**ASSIGNMENT:** Nothing is needed except the lines below that run from the one with "out_addr <= slot_pos;" through the one with "out_addr <= 14'd1;", repeated exactly.

Collected data
- - - - -

From an optimization exercise on the open Yosys and OpenROAD flow, aimed at small area, a short achievable clock period and few clock cycles; shortcuts taken in it are not production practice. Where RTL was checked, it was by simulation tests only, not by an equivalence proof against the original.

==> run R: inputs <==
==> flow/design.v <==
module nibbler_enc (
    input  wire        clk,
    input  wire        rst,         
    input  wire        start,
    input  wire [13:0] len,         
    output wire [12:0] in_addr,
    input  wire [7:0]  in_data,
    output reg         out_we,
    output reg  [13:0] out_addr,
    output reg  [7:0]  out_data,
    output wire        busy,
    output reg         done,
    output wire [13:0] written      
);
    reg        busy_r;     
    reg        s_lit;      
    reg        s_run;      
    reg        s_end;      
    reg        act;        
    reg [1:0]  kc;         
    reg        rq;         
    reg        rqk;        
    reg [13:0] ra;         
    reg [13:0] lim;        
    reg        rok;        
    reg [2:0]  q;          
    reg [7:0]  r0, r1, r2;
    reg        e01, e12, e23;    
    reg        mv0;              
    reg        rsa;              
    reg        lead_ok;          
    reg        run_ok;           
    reg [13:0] c;          
    reg [1:0]  lph;        
    reg        fm1;        
    reg        f63;        
    reg [1:0]  lm;         
    reg        lead;       
    reg [1:0]  mark;
    reg [13:0] wp;         
    reg [13:0] ocur0;      
    reg        slot_v;
    reg [13:0] slot_pos;
    reg [3:0]  slot_hi;
    reg        pv;         
    reg [13:0] paddr;
    reg [7:0]  pdata;
    reg        eph;        
    assign busy    = busy_r;
    assign in_addr = ra[12:0];
    assign written = wp;
    wire [3:0] n0 = (lm == 2'd0) ? {1'b0, c[2:0]} :
                    (lm == 2'd1) ? {2'b10, c[5:4]} : {3'b110, c[12]};
    wire [3:0] n1 = (lm == 2'd1) ? c[3:0] : c[11:8];
    wire [3:0] n2 = c[7:4];
    wire [3:0] n3 = c[3:0];
    wire [1:0] nb = (lm == 2'd2) ? 2'd2 : (lm == 2'd1) ? 2'd1 : {1'b0, ~slot_v};
    wire ce         = ~rok & (q == 3'd5);             
    wire in_lit     = act & s_lit;
    wire in_run     = act & s_run;
    wire lit_pre_ld = in_lit & ~lph[1];               
    wire lit_first  = in_lit & lph[1] & ~lph[0];      
    wire lead_hit   = lit_first & lead & lead_ok;
    wire lit_steady = in_lit & lph[1] & lph[0];
    wire lit_endc   = lit_steady & ce;
    wire lit_endr   = lit_steady & ~ce & rsa;
    wire lit_go     = lit_steady & ~ce & ~rsa;
    wire rs1        = lit_go & fm1 & (lm == 2'd0) & slot_v;
    wire rs2        = lit_go & f63 & lm[0];
    wire restart    = rs1 | rs2;
    wire litw       = (lit_first & ~lead_hit) | lit_go;
    wire run_go     = in_run & run_ok;
    wire run_end    = in_run & ~run_ok;
    wire fe         = lit_endc | lit_endr | run_end;   
    wire [13:0] wp1 = wp + 14'd1;
    wire [13:0] wp2 = {wp[13:1] + 13'd1, wp[0]};
    wire [13:0] op1 = ocur0 + 14'd1;
    wire [13:0] op2 = {ocur0[13:1] + 13'd1, ocur0[0]};
    wire [13:0] fo  = s_run ? wp : ocur0;
    wire [13:0] fo1 = s_run ? wp1 : op1;
    reg         w1v, w2v;
    reg  [13:0] w1a, w2a;
    reg  [7:0]  w1d, w2d;
    reg         ns_v;
    reg  [13:0] ns_pos;
    reg  [3:0]  ns_hi;
    always @* begin
        w1v = 1'b0; w2v = 1'b0;
        w1a = fo;   w2a = fo1;
        w1d = {n0, n1}; w2d = {n2, n3};
        ns_v = 1'b0; ns_pos = fo; ns_hi = n0;
        if (slot_v) begin
            w1v = 1'b1;
            w1a = slot_pos;
            w1d = {slot_hi, n0};
            if (lm == 2'd1) begin
                ns_v = 1'b1; ns_pos = fo; ns_hi = n1;
            end else if (lm == 2'd2) begin
                w2v = 1'b1; w2a = fo; w2d = {n1, n2};
                ns_v = 1'b1; ns_pos = fo1; ns_hi = n3;
            end
        end else begin
            if (lm == 2'd0) begin
                ns_v = 1'b1; ns_pos = fo; ns_hi = n0;
            end else begin
                w1v = 1'b1;
                w2v = (lm == 2'd2);
            end
        end
    end
    wire [13:0] bodylen = wp - 14'd2;
    wire in_eq = (in_data == r0);
    wire in_mv = (in_data == 8'h00) | (in_data == 8'hFF);
    wire rok_n = (ra < lim);
    always @(posedge clk) begin
        out_we   <= 1'b0;
        out_addr <= wp;
        out_data <= r2;
        done     <= 1'b0;
        rq       <= 1'b0;
        paddr    <= pv ? w1a : w2a;
        pdata    <= pv ? w1d : w2d;
        r0  <= in_data;
        r1  <= r0;
        r2  <= r1;
        e01 <= in_eq;
        e12 <= e01;
        e23 <= e12;
        mv0 <= in_mv;
        rsa     <= rok_n & in_eq & in_mv & e01 & e12;
        lead_ok <= rok_n & in_eq & in_mv & e01;
        run_ok  <= rok_n & in_eq;
        act <= (s_lit | s_run) & ~kc[1] & ~restart & ~lit_endc;
        kc  <= {kc[0], 1'b0};
        rok <= rok_n;
        ra  <= ra + 14'd1;
        if (act) begin
            q   <= rok ? 3'd0 : q + 3'd1;
            c   <= c + 14'd1;
            fm1 <= (c == 14'h3FFE);
            f63 <= (c == 14'd62);
            if (s_lit && lph != 2'd3) lph <= lph + 2'd1;
        end
        if (litw) begin
            out_we   <= 1'b1;
            wp       <= wp1;
        end else if (fe) begin
            if (pv) begin
                out_we   <= 1'b1;
                out_addr <= paddr;
                out_data <= pdata;
                pv       <= w1v;
            end else begin
                out_we   <= w1v;
                out_addr <= w1a;
                out_data <= w1d;
                pv       <= w2v;
            end
        end else if (pv) begin
            out_we   <= 1'b1;
            out_addr <= paddr;
            out_data <= pdata;
            pv       <= 1'b0;
        end
        if (fe) begin
            slot_v   <= ns_v;
            slot_pos <= ns_pos;
            slot_hi  <= ns_hi;
        end
        if (lit_pre_ld)
            wp <= nb[1] ? op2 : nb[0] ? op1 : ocur0;
        if (lit_first)
            lead <= 1'b0;
        if (lead_hit) begin
            s_lit <= 1'b0;
            s_run <= 1'b1;
            c     <= 14'h3FFB;           
            fm1   <= 1'b0;
            f63   <= 1'b0;
            lm    <= 2'd0;
            mark  <= {1'b0, r0[0]};
            wp    <= ocur0;
        end
        if (lit_go & fm1 & (lm == 2'd0))
            lm <= 2'd1;
        if (restart) begin
            kc  <= 2'b11;
            rq  <= 1'b1;
            rqk <= rs1;
            if (rs2) lm <= 2'd2;
        end
        if (rq) begin
            ra  <= ra - (rqk ? 14'd13 : 14'd77);
            c   <= 14'h3FF5;             
            lph <= 2'd0;
            fm1 <= 1'b0;
            f63 <= 1'b0;
        end
        if (lit_endr) begin
            s_lit <= 1'b0;
            s_run <= 1'b1;
            c     <= 14'h3FFB;           
            fm1   <= 1'b0;
            f63   <= 1'b0;
            lm    <= 2'd0;
        end
        if (lit_endc) begin
            s_lit <= 1'b0;
            s_end <= 1'b1;
        end
        if (run_go) begin
            if (fm1) lm <= 2'd1;
            if (f63) lm <= 2'd2;
        end
        if (run_end) begin
            s_run <= 1'b0;
            s_lit <= 1'b1;
            c     <= 14'h3FF6;           
            lph   <= 2'd1;
            fm1   <= 1'b0;
            f63   <= 1'b0;
            lm    <= 2'd0;
            ocur0 <= nb[1] ? wp2 : nb[0] ? wp1 : wp;
        end
        if (s_end && !pv) begin
            if (slot_v) begin
                out_we   <= 1'b1;
                out_addr <= slot_pos;
                out_data <= {slot_hi, 4'd0};
                slot_v   <= 1'b0;
            end else if (!eph) begin
                out_we   <= 1'b1;
                out_addr <= 14'd0;
                out_data <= {mark, bodylen[13:8]};
                eph      <= 1'b1;
            end else begin
                out_we   <= 1'b1;
                out_addr <= 14'd1;
                out_data <= bodylen[7:0];
                done     <= 1'b1;
                s_end    <= 1'b0;
                busy_r   <= 1'b0;
            end
        end
        if (!busy && start) begin
            mark   <= 2'b10;
            slot_v <= 1'b0;
            pv     <= 1'b0;
            eph    <= 1'b0;
            ocur0  <= 14'd2;
            wp     <= 14'd2;
            ra     <= 14'd0;
            kc     <= 2'b10;
            c      <= 14'h3FF5;          
            lph    <= 2'd0;
            fm1    <= 1'b0;
            f63    <= 1'b0;
            lm     <= 2'd0;
            lead   <= 1'b1;
            lim    <= (len[13:1] == 13'd0) ? 14'd0 : len - 14'd2;
            q      <= (len == 14'd1) ? 3'd2 : (len == 14'd2) ? 3'd1 : 3'd0;
            s_lit  <= (len != 14'd0);
            s_end  <= (len == 14'd0);
            busy_r <= 1'b1;
        end
        if (rst) begin
            s_lit  <= 1'b0;
            s_run  <= 1'b0;
            s_end  <= 1'b0;
            busy_r <= 1'b0;
            act    <= 1'b0;
            rq     <= 1'b0;
            out_we <= 1'b0;
            done   <= 1'b0;
        end
    end
endmodule
==> flow/flow/run.sh <==
#!/bin/bash
# The standard layout (standard.sh), except that the input and output
# port buffers are plain buffers (buf_2) instead of the default delay-buffer
# cell, so the resizer can size them like the other buffers. Every port still
# gets its own buffer. make's full output goes to make.log here; ORFS keeps
# each step's own log under orfs/logs.
set -euo pipefail
bash standard.sh "BUFFER_PORTS_ARGS=-buffer_cell sky130_fd_sc_hd__buf_2" finish > make.log 2>&1
==> flow/standard.sh <==
#!/bin/bash
# synth_recipe.tcl (not shown) runs the flow's synth.tcl, then flattens the netlist and writes it again
# the make line also repeats each setting of config.mk as NAME=value (left out here)
make -C /OpenROAD-flow-scripts/flow DESIGN_CONFIG=/design/flow/config.mk WORK_HOME=/design/flow/orfs CLKGATE_MAP_FILE= SYNTH_SCRIPT=/design/flow/synth_recipe.tcl "${@:-finish}"
==> flow/config.mk <==
export PLATFORM = sky130hd
export DESIGN_NAME = nibbler_enc
export DESIGN_NICKNAME = nibbler_enc
export VERILOG_FILES = /design/flow/design.v
export SDC_FILE = /design/flow/constraint.sdc
export NUM_CORES = 4
export LEC_CHECK = 0
export CAP_MARGIN = 20
export CORE_MARGIN = 2
export CORE_UTILIZATION = 40
export SETUP_SLACK_MARGIN = 2.8
export SLEW_MARGIN = 20
==> flow/constraint.sdc <==
create_clock -name core_clock -period 5.0 [get_ports {clk}]
set_input_delay 1.0000 -clock core_clock [delete_from_list [all_inputs] [get_ports {clk}]]
set_output_delay 1.0000 -clock core_clock [all_outputs]
set_load 0.01 [all_outputs]
==> run D: changes against run R <==
==> flow/run.sh (new file) <==
#!/bin/bash
# synth_recipe.tcl (not shown) runs the flow's synth.tcl, then flattens the netlist and writes it again
# the make line also repeats each setting of config.mk as NAME=value (left out here)
make -C /OpenROAD-flow-scripts/flow DESIGN_CONFIG=/design/flow/config.mk WORK_HOME=/design/flow/orfs CLKGATE_MAP_FILE= SYNTH_SCRIPT=/design/flow/synth_recipe.tcl finish
--- a/flow/config.mk
+++ b/flow/config.mk
@@ -8,5 +8,5 @@
 export CAP_MARGIN = 20
 export CORE_MARGIN = 2
 export CORE_UTILIZATION = 40
-export SETUP_SLACK_MARGIN = 2.8
+export SETUP_SLACK_MARGIN = 2.5
 export SLEW_MARGIN = 20
removed: flow/flow/run.sh
removed: flow/standard.sh
==> run G: changes against run R <==
--- a/flow/design.v
+++ b/flow/design.v
@@ -22,6 +22,7 @@
     reg        rqk;        
     reg [13:0] ra;         
     reg [13:0] lim;        
+    reg        zl;         
     reg        rok;        
     reg [2:0]  q;          
     reg [7:0]  r0, r1, r2;
@@ -58,6 +59,7 @@
     wire ce         = ~rok & (q == 3'd5);             
     wire in_lit     = act & s_lit;
     wire in_run     = act & s_run;
+    wire first_cyc  = lead & kc[1];                   
     wire lit_pre_ld = in_lit & ~lph[1];               
     wire lit_first  = in_lit & lph[1] & ~lph[0];      
     wire lead_hit   = lit_first & lead & lead_ok;
@@ -171,6 +173,14 @@
             wp <= nb[1] ? op2 : nb[0] ? op1 : ocur0;
         if (lit_first)
             lead <= 1'b0;
+        if (first_cyc) begin
+            lim <= (lim[13:1] == 13'd0) ? 14'd0 : lim - 14'd2;
+            q   <= (lim == 14'd1) ? 3'd2 : (lim == 14'd2) ? 3'd1 : 3'd0;
+            if (zl) begin
+                s_lit <= 1'b0;
+                s_end <= 1'b1;
+            end
+        end
         if (lead_hit) begin
             s_lit <= 1'b0;
             s_run <= 1'b1;
@@ -257,10 +267,9 @@
             f63    <= 1'b0;
             lm     <= 2'd0;
             lead   <= 1'b1;
-            lim    <= (len[13:1] == 13'd0) ? 14'd0 : len - 14'd2;
-            q      <= (len == 14'd1) ? 3'd2 : (len == 14'd2) ? 3'd1 : 3'd0;
-            s_lit  <= (len != 14'd0);
-            s_end  <= (len == 14'd0);
+            lim    <= len;
+            zl     <= (len == 14'd0);
+            s_lit  <= 1'b1;
             busy_r <= 1'b1;
         end
         if (rst) begin
--- a/flow/config.mk
+++ b/flow/config.mk
@@ -8,5 +8,5 @@
 export CAP_MARGIN = 20
 export CORE_MARGIN = 2
 export CORE_UTILIZATION = 40
-export SETUP_SLACK_MARGIN = 2.8
+export SETUP_SLACK_MARGIN = 3.1
 export SLEW_MARGIN = 20
==> run H: changes against run R <==
--- a/flow/design.v
+++ b/flow/design.v
@@ -22,6 +22,7 @@
     reg        rqk;        
     reg [13:0] ra;         
     reg [13:0] lim;        
+    reg        zl;         
     reg        rok;        
     reg [2:0]  q;          
     reg [7:0]  r0, r1, r2;
@@ -58,6 +59,7 @@
     wire ce         = ~rok & (q == 3'd5);             
     wire in_lit     = act & s_lit;
     wire in_run     = act & s_run;
+    wire first_cyc  = lead & kc[1];                   
     wire lit_pre_ld = in_lit & ~lph[1];               
     wire lit_first  = in_lit & lph[1] & ~lph[0];      
     wire lead_hit   = lit_first & lead & lead_ok;
@@ -171,6 +173,14 @@
             wp <= nb[1] ? op2 : nb[0] ? op1 : ocur0;
         if (lit_first)
             lead <= 1'b0;
+        if (first_cyc) begin
+            lim <= (lim[13:1] == 13'd0) ? 14'd0 : lim - 14'd2;
+            q   <= (lim == 14'd1) ? 3'd2 : (lim == 14'd2) ? 3'd1 : 3'd0;
+            if (zl) begin
+                s_lit <= 1'b0;
+                s_end <= 1'b1;
+            end
+        end
         if (lead_hit) begin
             s_lit <= 1'b0;
             s_run <= 1'b1;
@@ -257,10 +267,9 @@
             f63    <= 1'b0;
             lm     <= 2'd0;
             lead   <= 1'b1;
-            lim    <= (len[13:1] == 13'd0) ? 14'd0 : len - 14'd2;
-            q      <= (len == 14'd1) ? 3'd2 : (len == 14'd2) ? 3'd1 : 3'd0;
-            s_lit  <= (len != 14'd0);
-            s_end  <= (len == 14'd0);
+            lim    <= len;
+            zl     <= (len == 14'd0);
+            s_lit  <= 1'b1;
             busy_r <= 1'b1;
         end
         if (rst) begin
--- a/flow/config.mk
+++ b/flow/config.mk
@@ -7,6 +7,6 @@
 export LEC_CHECK = 0
 export CAP_MARGIN = 20
 export CORE_MARGIN = 2
-export CORE_UTILIZATION = 40
-export SETUP_SLACK_MARGIN = 2.8
+export CORE_UTILIZATION = 50
+export SETUP_SLACK_MARGIN = 2.9
 export SLEW_MARGIN = 20
==> impl_metrics.yaml <==
status:
  status: "complete, no violations"
place:
  hpwl_um: 22470
layout:
  nFlopsAndLatches: 188
  seqCellArea_sq_mm: 0.004192
  layout_commonest_cell: "nor2_1"
synth:
  ys_types: 80
  synth.top_cells.by_area: "dfxtp_1 29%, edfxtp_1 10%, xnor2_1 5.5%"
  synth_top_area_frac: 0.2857
  synth_fa_ha_area_frac: 0.04652
critical_path:
  reg2reg_depth: 8
global_route:
  grtUsageMet2: 0.3655
power_and_ir_drop:
  power_sequential_mw: 1.62
the above is filed under run D

==> impl_metrics.yaml <==
status:
  status: "complete, no violations"
synth:
  synth_top_area_frac: 0.2829
  ys_types: 74
  synth_fa_ha_area_frac: 0.04606
  synth.top_cells.by_area: "dfxtp_1 28%, edfxtp_1 10%, nand2_1 5.0%"
layout:
  layout_commonest_cell: "nand2_1"
global_route:
  grtUsageMet2: 0.4793
power_and_ir_drop:
  power_sequential_mw: 1.69
critical_path:
  reg2reg_depth: 8
the above is filed under run H

==> impl_metrics.yaml <==
global_route:
  grt_use_met1: 0.2907
  grtUsageMet2: 0.3841
timing:
  grt_setup_unrepaired: "true"
power_and_ir_drop:
  power_sequential_mw: 1.62
place:
  hpwl_um: 22220
detailed_routing:
  wire_per_inst_um: 19.43
critical_path:
  reg2reg_depth: 6
layout:
  layout_commonest_cell: "nor2_1"
  seqCellArea_sq_mm: 0.004175
  nFlopsAndLatches: 188
clocking:
  cts_setup_buffers: 15
synth:
  synth.top_cells.by_area: "dfxtp_1 29%, edfxtp_1 10%, xnor2_1 5.5%"
  synth_seq_cells: 188
  synth_fa_ha_area_frac: 0.04652
  synth_top_area_frac: 0.2857
status:
  status: "complete, no violations"
the above is filed under run R

==> impl_metrics.yaml <==
power_and_ir_drop:
  power_sequential_mw: 1.69
  ir_drop_mv: 0.2020
synth:
  synth.top_cells.by_area: "dfxtp_1 28%, edfxtp_1 10%, nand2_1 5.0%"
  ys_types: 74
  synth_fa_ha_area_frac: 0.04606
critical_path:
  reg2reg_depth: 9
place:
  hpwl_um: 22530
status:
  status: "complete, no violations"
layout:
  final_nets: 1491
  nFlopsAndLatches: 189
global_route:
  grtUsageMet2: 0.4084
the above is filed under run G

Testbench counts of run G, summed over its fixed seeds: cycles 457,115.
Testbench counts of run H, summed over its fixed seeds: cycles 457,115.
The RTL of run R and run D was laid out without a check of its function.

-- re-timing with driven ports --
The results above use ideal ports. As a check the final layouts listed here were re-extracted and re-timed, cells and wires unchanged.
Step 1 assumes that a clkbuf_16 drives the clock port and a buf_2 every other input.
Step 2 moves the port delays by t, midway between the first and last clock arrival at a register: inputs arrive t later, outputs are due t later. That takes back most of the time a late clock gives input paths.
Three values: ideal, step 1, step 2; two values: the first two.
run | t (ns) | setup slack, ns | clock arrival spread, ns
run R | 0.492 | 2.773 / 2.725 / 2.430 | 0.013 / 0.012
run D | 0.498 | 2.517 / 2.473 / 2.058 | 0.009 / 0.010
run G | 0.499 | 2.920 / 2.867 / 2.731 | 0.018 / 0.018
run H | 0.486 | 2.937 / 2.886 / 2.578 | 0.028 / 0.028
After both steps every run listed still meets setup and hold. For run D, which loses most, drivers alone change the setup slack by -0.044 ns; drivers and shift together by -0.459 ns.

- - - - -

**SOLUTION FOR THIS EXERCISE:**
                out_addr <= slot_pos;
                out_data <= {slot_hi, 4'd0};
                slot_v   <= 1'b0;
            end else if (!eph) begin
                out_we   <= 1'b1;
                out_addr <= 14'd0;
                out_data <= {mark, bodylen[13:8]};
                eph      <= 1'b1;
            end else begin
                out_we   <= 1'b1;
                out_addr <= 14'd1;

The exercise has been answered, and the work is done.